Quit being such a hard sell @XFS_Duke.  Playing hard to get


----------



## MannDude (Aug 29, 2013)

buffalooed said:


> @MannDude, Isn't this that RLT or RTL company you said tried to buy vpsBoard?


Yup. Turned it down too, btw. Was a decent chunk of change but this ain't LET!


----------



## texteditor (Aug 29, 2013)

MannDude said:


> Yup. Turned it down too, btw.
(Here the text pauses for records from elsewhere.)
[config.mk]
export PLATFORM = sky130hd
export DESIGN_NAME = char_lcd_expander_nibble_sequencer
export DESIGN_NICKNAME = d
export VERILOG_FILES = /design/src/hdl/clcd_pkg.sv /design/src/hdl/clcd_dabble.sv /design/src/hdl/char_lcd_expander_nibble_sequencer.sv
export SDC_FILE = /design/constraint.sdc
export NUM_CORES = 1
export LEC_CHECK = 0
export BUFFER_PORTS_ARGS = -buffer_cell sky130_fd_sc_hd__buf_4
export CORE_MARGIN = 1
export CORE_UTILIZATION = 40
export CTS_CLUSTER_DIAMETER = 30
export DETAILED_ROUTE_END_ITERATION = 10
export PLACE_DENSITY_LB_ADDON = 0.05
export REMOVE_ABC_BUFFERS = 1
export SLEW_MARGIN = 20
export SYNTH_ARGS = -nofsm -noshare
export SYNTH_HDL_FRONTEND = slang
export SYNTH_HIERARCHICAL = 1
export SYNTH_SLANG_ARGS = --single-unit
[constraint.sdc]
create_clock -name i_clk -period 4.2 [get_ports i_clk]
set_clock_uncertainty 0.2 [all_clocks]
set_input_delay 0.84 -clock i_clk [delete_from_list [all_inputs] [get_ports i_clk]]
set_output_delay 0.84 -clock i_clk [all_outputs]
set_load 0.02 [all_outputs]
[src/hdl/clcd_pkg.sv]
package clcd_pkg;

    // Display geometry and number formatting
    localparam int LINE_LENGTH = 16;
    localparam int MAX_DIGITS  = 10;
    localparam int NUM_W       = 31;
    localparam int BCD_W       = 4 * MAX_DIGITS;
    localparam int LEFT_W      = $clog2(MAX_DIGITS + 1);

    // Expander and controller constants
    localparam logic [7:0] EXP_ADDR_RESET = 8'd78;
    localparam logic [7:0] ROW1_BASE      = 8'h40;
    localparam logic [7:0] ROW2_BASE      = 8'h10;
    localparam logic [7:0] ROW3_BASE      = 8'h50;
    localparam logic [7:0] CMD_SET_DDRAM  = 8'h80;
    localparam logic [7:0] ASCII_ZERO     = 8'h30;

    // Request codes
    typedef enum logic [1:0] {
        OP_CHAR   = 2'd0,
        OP_CMD    = 2'd1,
        OP_CURSOR = 2'd2,
        OP_NUMBER = 2'd3
    } t_op;

    // Shift-and-add-3 correction of one BCD digit
    function automatic logic [3:0] f_dabble_adj(input logic [3:0] d);
        logic [3:0] r;
        r = (d >= 4'd5) ? (d + 4'd3) : d;
        return r;
    endfunction

endpackage
===== src/hw/rtl/vml_pkg.sv =====
`timescale 1ns / 1ps
package vml_pkg;

  localparam int CompWidthDef = 32;
  localparam int FracBitsDef  = 16;
  localparam int CfgWidth     = 32;

  localparam logic [CfgWidth-1:0]   MaxMagReset = {CfgWidth{1'b1}};
  localparam logic [2*CfgWidth-1:0] MaxSqReset  = MaxMagReset * MaxMagReset;

endpackage


===== src/hw/rtl/vml_sqrt_cell.sv =====
`timescale 1ns / 1ps
module vml_sqrt_cell import vml_pkg::*; #(
  parameter int IW = 3 * CompWidthDef + 4,
  parameter int QW = 2 * FracBitsDef,
  parameter int SW = FracBitsDef
) (
  input  logic          clk,
  input  logic          rst,
  input  logic          up_vld,
  output logic          up_rdy,
  input  logic [IW-1:0] up_item,
  input  logic [QW-1:0] up_q,
  input  logic [SW+1:0] up_rem,
  input  logic [SW-1:0] up_root,
  output logic          dn_vld,
  input  logic          dn_rdy,
  output logic [IW-1:0] dn_item,
  output logic [QW-1:0] dn_q,
  output logic [SW+1:0] dn_rem,
  output logic [SW-1:0] dn_root
);

  logic [SW+3:0] cur;
  logic [SW+3:0] trial;
  logic [SW+3:0] diff;
  logic          ge;

  assign cur    = {up_rem, up_q[QW-1:QW-2]};
  assign trial  = (SW+4)'({up_root, 2'b01});
  assign diff   = cur - trial;
  assign ge     = cur >= trial;
  assign up_rdy = !dn_vld || dn_rdy;

  always_ff @(posedge clk) begin
    if (rst) begin
      dn_vld <= 1'b0;
    end else if (up_rdy) begin
      dn_vld <= up_vld;
    end
    if (up_rdy && up_vld) begin
      dn_item <= up_item;
      dn_q    <= QW'({up_q, 2'b00});
      dn_rem  <= ge ? diff[SW+1:0] : cur[SW+1:0];
      dn_root <= SW'({up_root, ge});
    end
  end

endmodule
### config.mk
export PLATFORM = sky130hd
export DESIGN_NAME = vml_scale_out_flat
export DESIGN_NICKNAME = d
export VERILOG_FILES = /design/src/hw/rtl/vml_pkg.sv /design/src/hw/rtl/vml_stream_if.sv /design/src/hw/rtl/vml_scale_out.sv /design/src/flat_wrapper.sv
export SDC_FILE = /design/constraint.sdc
export NUM_CORES = 2
export LEC_CHECK = 0
export BUFFER_PORTS_ARGS = -buffer_cell sky130_fd_sc_hd__clkbuf_2
export CORE_MARGIN = 2
export CORE_UTILIZATION = 56
export CTS_BUF_LIST = sky130_fd_sc_hd__clkbuf_16
export DETAILED_ROUTE_END_ITERATION = 10
export PLACE_DENSITY = 0.73
export SETUP_SLACK_MARGIN = 0.2
export SLEW_MARGIN = 5
export SYNTH_ARGS = -nofsm -noshare
export SYNTH_HDL_FRONTEND = slang
export SYNTH_SLANG_ARGS = --single-unit
export TNS_END_PERCENT = 1
### constraint.sdc
create_clock -name clk -period 9.94 [get_ports clk]
set_input_delay 0.994 -clock clk [delete_from_list [all_inputs] [get_ports clk]]
set_output_delay 0.994 -clock clk [all_outputs]
set_load 0.05 [all_outputs]
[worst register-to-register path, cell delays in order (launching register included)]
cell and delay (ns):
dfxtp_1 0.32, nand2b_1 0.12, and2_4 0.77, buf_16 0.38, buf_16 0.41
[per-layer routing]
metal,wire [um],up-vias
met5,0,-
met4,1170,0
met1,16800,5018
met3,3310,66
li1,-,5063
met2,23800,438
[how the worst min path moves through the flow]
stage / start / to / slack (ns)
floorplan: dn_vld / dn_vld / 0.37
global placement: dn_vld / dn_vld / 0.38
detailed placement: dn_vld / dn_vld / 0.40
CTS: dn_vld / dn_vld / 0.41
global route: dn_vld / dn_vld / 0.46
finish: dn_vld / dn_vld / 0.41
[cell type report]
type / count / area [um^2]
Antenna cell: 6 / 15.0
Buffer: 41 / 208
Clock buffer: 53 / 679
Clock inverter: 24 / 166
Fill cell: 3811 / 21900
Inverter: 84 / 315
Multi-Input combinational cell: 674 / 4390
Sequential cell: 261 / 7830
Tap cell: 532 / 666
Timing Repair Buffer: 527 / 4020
File: config.mk
export PLATFORM = sky130hd
export DESIGN_NAME = glucose_trimmed_mean_alarm
export DESIGN_NICKNAME = d
export VERILOG_FILES = /design/src/rtl/gtma_pkg.sv /design/src/rtl/gtma_front.sv /design/src/rtl/gtma_queue.sv /design/src/rtl/gtma_back.sv /design/src/rtl/glucose_trimmed_mean_alarm.sv
export VERILOG_INCLUDE_DIRS = /design/src /design/src/rtl
export SDC_FILE = /design/constraint.sdc
export NUM_CORES = 2
export LEC_CHECK = 0
export BUFFER_PORTS_ARGS = -buffer_cell sky130_fd_sc_hd__buf_2
export CAP_MARGIN = 15
export CORE_AREA = 2 2 289 234
export DETAILED_ROUTE_END_ITERATION = 10
export DIE_AREA = 0 0 291 236
export PLACE_DENSITY_LB_ADDON = 0.3
export SKIP_LAST_GASP = 1
export SYNTH_ARGS = -nofsm -noshare
export SYNTH_HDL_FRONTEND = slang
export SYNTH_SLANG_ARGS = --single-unit
File: constraint.sdc
create_clock -name aclk -period 5.98 [get_ports aclk]
set_clock_uncertainty 0.2 [all_clocks]
set_input_delay 0 -clock aclk [delete_from_list [all_inputs] [get_ports aclk]]
set_output_delay 0 -clock aclk [all_outputs]
set_load 0.005 [all_outputs]
**config.mk**
```make
export PLATFORM = sky130hd
export DESIGN_NAME = ieem_mod
export DESIGN_NICKNAME = d
export VERILOG_FILES = /design/src/rtl/ieem_pkg.sv /design/src/rtl/ieem_mod.sv
export SDC_FILE = /design/constraint.sdc
export NUM_CORES = 1
export LEC_CHECK = 0
export BUFFER_PORTS_ARGS = -buffer_cell sky130_fd_sc_hd__buf_2
export CAP_MARGIN = 20
export CORE_MARGIN = 1.5
export CORE_UTILIZATION = 35
export CTS_BUF_LIST = sky130_fd_sc_hd__clkbuf_2
export CTS_CLUSTER_SIZE = 28
export DETAILED_ROUTE_END_ITERATION = 7
export SLEW_MARGIN = 0
export SYNTH_ARGS = -nofsm -noshare
export SYNTH_HDL_FRONTEND = slang
export SYNTH_SLANG_ARGS = --single-unit
export TNS_END_PERCENT = 5
```
**constraint.sdc**
```tcl
create_clock -name i_clk -period 1.2 [get_ports i_clk]
set_input_delay 0.12 -clock i_clk [delete_from_list [all_inputs] [get_ports i_clk]]
set_output_delay 0.12 -clock i_clk [all_outputs]
set_load 0.01 [all_outputs]
```
## config.mk

```make
export PLATFORM = sky130hd
export DESIGN_NAME = region_offset_resolver
export DESIGN_NICKNAME = d
export VERILOG_FILES = /design/src/ror_pkg.sv /design/src/region_offset_resolver.sv /design/src/ror_front.sv /design/src/ror_queue.sv /design/src/ror_back.sv
export VERILOG_INCLUDE_DIRS = /design/src /design/src/src
export SDC_FILE = /design/constraint.sdc
export NUM_CORES = 2
export LEC_CHECK = 0
export BUFFER_PORTS_ARGS = -buffer_cell sky130_fd_sc_hd__buf_4
export CAP_MARGIN = 5
export CORE_AREA = 4 4 410 412
export DETAILED_ROUTE_END_ITERATION = 8
export DIE_AREA = 0 0 414 416
export PLACE_DENSITY_LB_ADDON = 0.3
export SETUP_SLACK_MARGIN = 0.2
export SYNTH_ARGS = -nofsm -noshare
export SYNTH_HDL_FRONTEND = slang
export SYNTH_SLANG_ARGS = --single-unit
export TNS_END_PERCENT = 20
```

## constraint.sdc

```tcl
create_clock -name clk -period 24.3 [get_ports clk]
set_input_delay 2.43 -clock clk [delete_from_list [all_inputs] [get_ports clk]]
set_output_delay 2.43 -clock clk [all_outputs]
set_load 0.005 [all_outputs]
```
Was a decent chunk of change but this ain't LET!


Now I'm curious as to how much our posting is worth


----------



## drmike (Aug 29, 2013)

Posts, they aren't per se worth anything. 
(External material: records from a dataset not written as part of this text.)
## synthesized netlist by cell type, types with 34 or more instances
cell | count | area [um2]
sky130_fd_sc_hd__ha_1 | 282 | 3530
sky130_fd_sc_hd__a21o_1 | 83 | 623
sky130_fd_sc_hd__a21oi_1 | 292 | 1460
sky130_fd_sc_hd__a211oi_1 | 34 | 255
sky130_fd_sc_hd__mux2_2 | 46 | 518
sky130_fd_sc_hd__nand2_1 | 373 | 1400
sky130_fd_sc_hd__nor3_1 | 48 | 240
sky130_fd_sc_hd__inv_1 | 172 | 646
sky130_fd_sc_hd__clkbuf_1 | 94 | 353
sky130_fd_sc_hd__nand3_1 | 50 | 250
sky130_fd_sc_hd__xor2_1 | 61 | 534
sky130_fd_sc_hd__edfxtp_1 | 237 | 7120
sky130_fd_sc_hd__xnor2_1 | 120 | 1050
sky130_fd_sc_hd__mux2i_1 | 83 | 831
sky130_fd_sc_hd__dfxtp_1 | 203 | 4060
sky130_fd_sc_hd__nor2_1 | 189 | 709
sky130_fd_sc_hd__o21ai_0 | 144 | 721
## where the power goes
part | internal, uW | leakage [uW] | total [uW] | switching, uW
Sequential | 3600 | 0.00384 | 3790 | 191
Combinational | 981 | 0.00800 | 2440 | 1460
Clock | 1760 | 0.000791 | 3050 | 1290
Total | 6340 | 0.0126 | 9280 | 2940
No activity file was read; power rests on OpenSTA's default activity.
It's the random traffic, eyeballs that such buyers are interested in.  Audience to spam their wares.  Or to at least reduce their advertising costs with.

That's why if you care about your users/members and the community you don't sell out to folks with money and no other interest in the community.  You know, just like the Colocrossing fiasco with Lowendtalk / Lowendbox.


----------



## drmike (Aug 29, 2013)

Another company that Root Level hasn't announced in public on their website is....

DRUMROLL

Voicenet.com, a Philadelphia, Pennsylvania, company.  That deal in January of 2013.   Voicenet  sold web hosting, email hosting and related service to HostAndStore.com, a Root Level Technology company.

-----

The DNS MX record for voicenet.com points to --> 

Non-authoritative answer:
voicenet.com mail exchanger = 10 serv4.rootleveltech.com.


----------



## MannDude (Aug 29, 2013)

texteditor said:


> Now I'm curious as to how much our posting is worth


Wasn't asked to sign anything or keep it secret, so $20K + 30% recurring ad-revenue. Original offer was $15K / 25% recurring ad-revenue. Turned them down.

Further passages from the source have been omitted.